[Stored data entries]
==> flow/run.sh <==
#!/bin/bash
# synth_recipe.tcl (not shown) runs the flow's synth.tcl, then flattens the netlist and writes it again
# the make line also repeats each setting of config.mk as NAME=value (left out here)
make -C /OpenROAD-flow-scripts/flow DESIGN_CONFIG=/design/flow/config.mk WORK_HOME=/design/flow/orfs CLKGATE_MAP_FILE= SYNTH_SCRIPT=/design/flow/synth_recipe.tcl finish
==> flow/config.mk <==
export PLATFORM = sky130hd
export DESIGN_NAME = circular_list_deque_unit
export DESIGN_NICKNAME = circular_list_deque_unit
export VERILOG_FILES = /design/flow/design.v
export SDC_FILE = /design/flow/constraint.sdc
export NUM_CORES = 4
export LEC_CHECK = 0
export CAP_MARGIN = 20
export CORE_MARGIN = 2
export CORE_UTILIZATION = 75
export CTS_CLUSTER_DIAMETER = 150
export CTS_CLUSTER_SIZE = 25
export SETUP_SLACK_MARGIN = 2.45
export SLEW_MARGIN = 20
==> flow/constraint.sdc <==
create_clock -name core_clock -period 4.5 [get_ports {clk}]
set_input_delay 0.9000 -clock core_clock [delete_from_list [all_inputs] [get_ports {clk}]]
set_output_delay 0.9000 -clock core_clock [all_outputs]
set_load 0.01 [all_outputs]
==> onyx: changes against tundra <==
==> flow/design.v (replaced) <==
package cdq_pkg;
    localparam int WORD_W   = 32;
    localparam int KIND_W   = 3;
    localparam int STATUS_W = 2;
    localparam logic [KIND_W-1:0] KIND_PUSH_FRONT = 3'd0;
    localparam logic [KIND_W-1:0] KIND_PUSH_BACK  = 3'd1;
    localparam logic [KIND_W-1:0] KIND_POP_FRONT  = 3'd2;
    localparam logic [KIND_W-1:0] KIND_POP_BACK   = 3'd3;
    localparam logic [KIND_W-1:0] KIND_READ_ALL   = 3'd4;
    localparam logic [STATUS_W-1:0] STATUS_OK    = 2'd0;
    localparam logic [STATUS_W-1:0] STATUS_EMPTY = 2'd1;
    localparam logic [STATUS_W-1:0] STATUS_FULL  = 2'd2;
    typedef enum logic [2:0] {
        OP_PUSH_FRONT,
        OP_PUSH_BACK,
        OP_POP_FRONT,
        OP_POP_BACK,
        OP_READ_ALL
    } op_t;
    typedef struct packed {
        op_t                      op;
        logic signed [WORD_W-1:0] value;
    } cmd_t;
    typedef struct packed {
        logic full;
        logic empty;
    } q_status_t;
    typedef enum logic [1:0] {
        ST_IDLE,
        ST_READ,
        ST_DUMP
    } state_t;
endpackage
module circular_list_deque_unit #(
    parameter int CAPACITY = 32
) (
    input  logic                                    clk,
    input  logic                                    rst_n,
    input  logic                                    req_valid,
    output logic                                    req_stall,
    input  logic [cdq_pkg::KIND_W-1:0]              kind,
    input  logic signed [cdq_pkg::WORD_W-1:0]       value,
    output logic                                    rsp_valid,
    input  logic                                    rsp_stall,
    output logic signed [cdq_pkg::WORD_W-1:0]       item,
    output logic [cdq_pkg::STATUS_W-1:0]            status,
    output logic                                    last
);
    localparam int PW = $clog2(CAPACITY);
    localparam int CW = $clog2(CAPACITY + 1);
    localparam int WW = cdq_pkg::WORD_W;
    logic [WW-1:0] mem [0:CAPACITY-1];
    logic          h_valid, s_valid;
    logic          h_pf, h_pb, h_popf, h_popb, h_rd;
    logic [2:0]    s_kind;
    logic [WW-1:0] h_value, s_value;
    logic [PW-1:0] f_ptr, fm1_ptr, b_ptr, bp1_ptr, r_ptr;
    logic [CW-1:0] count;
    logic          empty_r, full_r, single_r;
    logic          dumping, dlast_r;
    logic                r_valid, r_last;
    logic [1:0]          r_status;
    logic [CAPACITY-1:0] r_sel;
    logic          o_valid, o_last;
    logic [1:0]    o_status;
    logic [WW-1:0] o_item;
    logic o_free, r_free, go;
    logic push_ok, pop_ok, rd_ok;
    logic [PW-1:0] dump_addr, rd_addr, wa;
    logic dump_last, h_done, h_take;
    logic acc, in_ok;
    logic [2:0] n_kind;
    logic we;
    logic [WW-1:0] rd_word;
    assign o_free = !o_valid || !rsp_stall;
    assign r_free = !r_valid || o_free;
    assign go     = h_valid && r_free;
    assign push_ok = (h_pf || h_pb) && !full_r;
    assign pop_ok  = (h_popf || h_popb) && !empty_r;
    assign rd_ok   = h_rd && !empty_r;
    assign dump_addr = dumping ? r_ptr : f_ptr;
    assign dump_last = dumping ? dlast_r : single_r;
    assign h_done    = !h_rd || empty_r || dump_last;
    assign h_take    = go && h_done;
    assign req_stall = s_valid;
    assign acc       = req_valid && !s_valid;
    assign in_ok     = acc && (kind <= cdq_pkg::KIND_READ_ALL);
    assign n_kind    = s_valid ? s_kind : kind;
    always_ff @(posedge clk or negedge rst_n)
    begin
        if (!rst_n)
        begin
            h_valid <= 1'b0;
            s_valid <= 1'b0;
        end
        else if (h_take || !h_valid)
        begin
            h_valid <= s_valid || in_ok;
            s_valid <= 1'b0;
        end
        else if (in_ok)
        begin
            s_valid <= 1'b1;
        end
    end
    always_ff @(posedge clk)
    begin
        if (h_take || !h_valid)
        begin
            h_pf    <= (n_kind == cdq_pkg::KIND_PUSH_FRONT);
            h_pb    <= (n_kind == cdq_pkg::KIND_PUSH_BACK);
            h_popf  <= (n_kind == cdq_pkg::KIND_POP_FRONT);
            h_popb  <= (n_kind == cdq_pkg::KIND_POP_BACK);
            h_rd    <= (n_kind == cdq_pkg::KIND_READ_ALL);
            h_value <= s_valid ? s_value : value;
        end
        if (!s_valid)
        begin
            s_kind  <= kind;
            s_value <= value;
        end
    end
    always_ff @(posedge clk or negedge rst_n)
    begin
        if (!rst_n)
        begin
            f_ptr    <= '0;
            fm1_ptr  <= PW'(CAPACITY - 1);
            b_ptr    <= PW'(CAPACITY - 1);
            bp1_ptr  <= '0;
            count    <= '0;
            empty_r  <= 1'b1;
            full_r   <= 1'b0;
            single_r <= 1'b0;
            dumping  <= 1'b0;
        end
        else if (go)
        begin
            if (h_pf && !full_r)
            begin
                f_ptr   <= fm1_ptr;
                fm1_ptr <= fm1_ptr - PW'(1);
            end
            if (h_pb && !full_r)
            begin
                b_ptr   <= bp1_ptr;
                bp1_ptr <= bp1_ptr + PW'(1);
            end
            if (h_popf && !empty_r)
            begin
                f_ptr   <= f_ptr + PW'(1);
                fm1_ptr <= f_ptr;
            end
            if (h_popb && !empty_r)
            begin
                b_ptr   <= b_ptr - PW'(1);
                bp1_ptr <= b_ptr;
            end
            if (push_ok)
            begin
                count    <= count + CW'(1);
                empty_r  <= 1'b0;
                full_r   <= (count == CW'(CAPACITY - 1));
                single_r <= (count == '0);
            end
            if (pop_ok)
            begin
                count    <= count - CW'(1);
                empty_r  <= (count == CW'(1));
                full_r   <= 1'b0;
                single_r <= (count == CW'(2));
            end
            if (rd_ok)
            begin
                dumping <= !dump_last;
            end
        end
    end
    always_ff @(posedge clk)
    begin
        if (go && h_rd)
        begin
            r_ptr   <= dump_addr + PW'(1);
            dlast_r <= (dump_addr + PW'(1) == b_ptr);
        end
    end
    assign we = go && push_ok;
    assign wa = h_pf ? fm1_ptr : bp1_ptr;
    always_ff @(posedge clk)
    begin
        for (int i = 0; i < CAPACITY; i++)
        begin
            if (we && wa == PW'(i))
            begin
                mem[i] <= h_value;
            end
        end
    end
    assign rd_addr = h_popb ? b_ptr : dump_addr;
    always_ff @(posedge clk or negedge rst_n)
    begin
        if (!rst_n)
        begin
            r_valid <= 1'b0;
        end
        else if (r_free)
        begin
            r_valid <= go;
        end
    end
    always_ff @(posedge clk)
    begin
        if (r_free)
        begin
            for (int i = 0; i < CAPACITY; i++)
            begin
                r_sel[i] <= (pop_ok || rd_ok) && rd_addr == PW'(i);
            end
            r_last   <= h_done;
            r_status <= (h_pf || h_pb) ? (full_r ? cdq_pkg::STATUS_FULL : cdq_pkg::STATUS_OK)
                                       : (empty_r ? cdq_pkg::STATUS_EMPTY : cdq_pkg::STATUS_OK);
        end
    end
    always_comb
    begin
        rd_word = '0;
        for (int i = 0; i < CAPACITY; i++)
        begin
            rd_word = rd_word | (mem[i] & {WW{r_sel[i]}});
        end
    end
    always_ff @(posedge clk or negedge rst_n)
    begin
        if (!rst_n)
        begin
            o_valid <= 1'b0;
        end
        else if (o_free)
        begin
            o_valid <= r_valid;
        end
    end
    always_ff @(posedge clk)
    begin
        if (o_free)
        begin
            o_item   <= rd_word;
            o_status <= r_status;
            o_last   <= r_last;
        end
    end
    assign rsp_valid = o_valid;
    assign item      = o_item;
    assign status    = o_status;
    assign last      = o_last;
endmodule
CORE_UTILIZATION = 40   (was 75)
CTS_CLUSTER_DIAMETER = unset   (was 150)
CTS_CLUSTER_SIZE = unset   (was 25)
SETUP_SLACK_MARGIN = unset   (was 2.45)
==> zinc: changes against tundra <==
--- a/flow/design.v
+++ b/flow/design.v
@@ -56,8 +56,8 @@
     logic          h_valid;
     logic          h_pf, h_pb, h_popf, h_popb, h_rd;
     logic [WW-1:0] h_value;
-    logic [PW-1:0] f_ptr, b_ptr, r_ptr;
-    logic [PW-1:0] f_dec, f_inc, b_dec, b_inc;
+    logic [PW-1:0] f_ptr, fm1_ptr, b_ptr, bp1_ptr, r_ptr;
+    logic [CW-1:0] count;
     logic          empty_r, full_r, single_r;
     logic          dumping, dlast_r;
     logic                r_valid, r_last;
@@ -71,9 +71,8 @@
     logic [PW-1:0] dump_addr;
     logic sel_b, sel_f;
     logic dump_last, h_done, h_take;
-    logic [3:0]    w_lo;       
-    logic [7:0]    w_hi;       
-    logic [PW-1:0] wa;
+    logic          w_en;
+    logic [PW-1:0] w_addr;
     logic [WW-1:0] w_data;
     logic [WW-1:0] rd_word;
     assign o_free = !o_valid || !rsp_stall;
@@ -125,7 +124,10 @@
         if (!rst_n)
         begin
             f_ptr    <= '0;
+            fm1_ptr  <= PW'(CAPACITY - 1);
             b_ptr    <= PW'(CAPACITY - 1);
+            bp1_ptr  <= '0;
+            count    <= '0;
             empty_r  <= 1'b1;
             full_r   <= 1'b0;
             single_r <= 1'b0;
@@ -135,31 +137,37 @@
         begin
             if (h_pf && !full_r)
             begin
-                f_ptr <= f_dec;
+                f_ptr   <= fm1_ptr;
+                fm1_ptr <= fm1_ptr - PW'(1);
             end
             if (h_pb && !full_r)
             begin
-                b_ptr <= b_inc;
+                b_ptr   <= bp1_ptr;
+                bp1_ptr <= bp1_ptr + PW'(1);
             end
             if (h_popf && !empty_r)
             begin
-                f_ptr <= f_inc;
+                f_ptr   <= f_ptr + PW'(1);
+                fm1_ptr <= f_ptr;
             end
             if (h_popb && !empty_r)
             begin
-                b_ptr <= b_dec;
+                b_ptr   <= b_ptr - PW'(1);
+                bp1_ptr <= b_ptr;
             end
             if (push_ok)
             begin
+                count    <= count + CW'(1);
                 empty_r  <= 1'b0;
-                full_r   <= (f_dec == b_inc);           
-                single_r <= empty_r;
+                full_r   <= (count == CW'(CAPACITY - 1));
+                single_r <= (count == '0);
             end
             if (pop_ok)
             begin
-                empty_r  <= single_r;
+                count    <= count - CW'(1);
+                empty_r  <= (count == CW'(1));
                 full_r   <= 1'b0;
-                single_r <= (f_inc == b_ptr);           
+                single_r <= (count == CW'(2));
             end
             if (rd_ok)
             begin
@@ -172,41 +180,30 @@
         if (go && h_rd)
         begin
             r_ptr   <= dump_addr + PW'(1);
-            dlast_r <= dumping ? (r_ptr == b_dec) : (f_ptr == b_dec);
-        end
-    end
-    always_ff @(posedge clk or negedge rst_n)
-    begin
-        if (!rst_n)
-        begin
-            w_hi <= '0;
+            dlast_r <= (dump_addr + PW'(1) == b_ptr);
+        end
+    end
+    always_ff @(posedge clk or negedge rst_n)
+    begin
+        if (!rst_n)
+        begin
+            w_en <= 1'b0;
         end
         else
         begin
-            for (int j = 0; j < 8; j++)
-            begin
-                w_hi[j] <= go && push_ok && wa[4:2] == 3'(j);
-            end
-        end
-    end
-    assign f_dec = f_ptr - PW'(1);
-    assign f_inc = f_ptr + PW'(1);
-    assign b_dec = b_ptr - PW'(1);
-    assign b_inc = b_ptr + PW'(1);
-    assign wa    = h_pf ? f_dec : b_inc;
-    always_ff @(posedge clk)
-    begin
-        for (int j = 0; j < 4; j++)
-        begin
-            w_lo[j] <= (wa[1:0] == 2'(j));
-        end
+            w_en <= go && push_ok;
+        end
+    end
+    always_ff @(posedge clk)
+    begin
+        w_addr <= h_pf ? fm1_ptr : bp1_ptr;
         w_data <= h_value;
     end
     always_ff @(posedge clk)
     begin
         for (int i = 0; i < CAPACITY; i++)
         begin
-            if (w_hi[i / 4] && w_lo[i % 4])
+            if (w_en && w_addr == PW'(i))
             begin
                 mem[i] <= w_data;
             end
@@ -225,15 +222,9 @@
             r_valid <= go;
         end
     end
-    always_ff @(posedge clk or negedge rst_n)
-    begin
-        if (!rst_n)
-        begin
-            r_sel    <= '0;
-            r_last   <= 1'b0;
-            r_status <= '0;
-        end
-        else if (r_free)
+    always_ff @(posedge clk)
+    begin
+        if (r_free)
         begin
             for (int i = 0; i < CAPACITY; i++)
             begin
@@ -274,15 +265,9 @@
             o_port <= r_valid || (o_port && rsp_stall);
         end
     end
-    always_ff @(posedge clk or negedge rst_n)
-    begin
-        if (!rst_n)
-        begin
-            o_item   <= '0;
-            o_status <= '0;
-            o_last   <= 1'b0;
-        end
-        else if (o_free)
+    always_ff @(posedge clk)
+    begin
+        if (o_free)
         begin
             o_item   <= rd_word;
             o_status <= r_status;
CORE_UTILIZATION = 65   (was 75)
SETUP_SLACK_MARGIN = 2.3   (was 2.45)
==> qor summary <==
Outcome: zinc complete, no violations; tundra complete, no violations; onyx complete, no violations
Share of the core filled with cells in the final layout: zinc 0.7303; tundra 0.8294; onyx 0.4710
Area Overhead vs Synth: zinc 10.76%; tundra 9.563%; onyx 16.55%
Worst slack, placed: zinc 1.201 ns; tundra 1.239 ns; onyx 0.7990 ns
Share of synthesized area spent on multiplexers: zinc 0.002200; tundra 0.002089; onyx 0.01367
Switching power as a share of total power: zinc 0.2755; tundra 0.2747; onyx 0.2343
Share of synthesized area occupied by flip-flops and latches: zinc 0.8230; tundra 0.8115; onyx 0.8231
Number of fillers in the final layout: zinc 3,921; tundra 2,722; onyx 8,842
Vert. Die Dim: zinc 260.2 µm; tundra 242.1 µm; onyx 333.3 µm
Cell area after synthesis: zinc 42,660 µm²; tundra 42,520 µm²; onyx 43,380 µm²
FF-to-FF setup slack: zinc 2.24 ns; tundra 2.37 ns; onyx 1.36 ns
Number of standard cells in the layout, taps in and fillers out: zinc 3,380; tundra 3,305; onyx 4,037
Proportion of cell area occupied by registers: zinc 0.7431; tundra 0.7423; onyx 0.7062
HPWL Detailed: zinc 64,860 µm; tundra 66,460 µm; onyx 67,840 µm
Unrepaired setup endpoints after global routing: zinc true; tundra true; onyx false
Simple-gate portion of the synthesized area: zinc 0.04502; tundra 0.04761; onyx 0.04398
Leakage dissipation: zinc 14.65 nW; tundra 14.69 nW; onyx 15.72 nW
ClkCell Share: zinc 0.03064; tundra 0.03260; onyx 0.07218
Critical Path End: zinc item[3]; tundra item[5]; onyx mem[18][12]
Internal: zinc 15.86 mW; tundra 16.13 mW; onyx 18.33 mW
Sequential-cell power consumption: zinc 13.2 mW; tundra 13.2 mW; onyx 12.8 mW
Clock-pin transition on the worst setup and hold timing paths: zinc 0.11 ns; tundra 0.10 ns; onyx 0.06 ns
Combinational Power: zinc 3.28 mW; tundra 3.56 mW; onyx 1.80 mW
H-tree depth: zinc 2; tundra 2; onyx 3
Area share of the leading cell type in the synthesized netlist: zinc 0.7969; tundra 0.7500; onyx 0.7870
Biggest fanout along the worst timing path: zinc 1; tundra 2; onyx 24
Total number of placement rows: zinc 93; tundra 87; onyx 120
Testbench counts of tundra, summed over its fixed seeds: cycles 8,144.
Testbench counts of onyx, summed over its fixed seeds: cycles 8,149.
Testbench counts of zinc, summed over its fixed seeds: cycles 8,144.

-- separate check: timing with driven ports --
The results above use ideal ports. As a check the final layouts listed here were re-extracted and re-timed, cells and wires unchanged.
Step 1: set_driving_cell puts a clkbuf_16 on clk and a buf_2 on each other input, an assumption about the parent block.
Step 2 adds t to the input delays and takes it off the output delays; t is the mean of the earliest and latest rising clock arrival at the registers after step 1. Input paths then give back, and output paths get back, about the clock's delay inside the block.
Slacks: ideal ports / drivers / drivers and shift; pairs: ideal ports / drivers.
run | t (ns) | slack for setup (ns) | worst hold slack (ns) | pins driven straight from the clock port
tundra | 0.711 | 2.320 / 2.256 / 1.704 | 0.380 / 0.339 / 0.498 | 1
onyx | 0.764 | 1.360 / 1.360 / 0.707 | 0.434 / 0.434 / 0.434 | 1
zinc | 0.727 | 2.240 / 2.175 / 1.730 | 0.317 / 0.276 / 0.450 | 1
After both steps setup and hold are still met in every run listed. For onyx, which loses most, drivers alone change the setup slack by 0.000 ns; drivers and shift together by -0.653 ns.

### TASK DETAILS
What number of lines in the data contain the word "against"? Give the number and nothing else.

### PROBLEM SOLUTION
2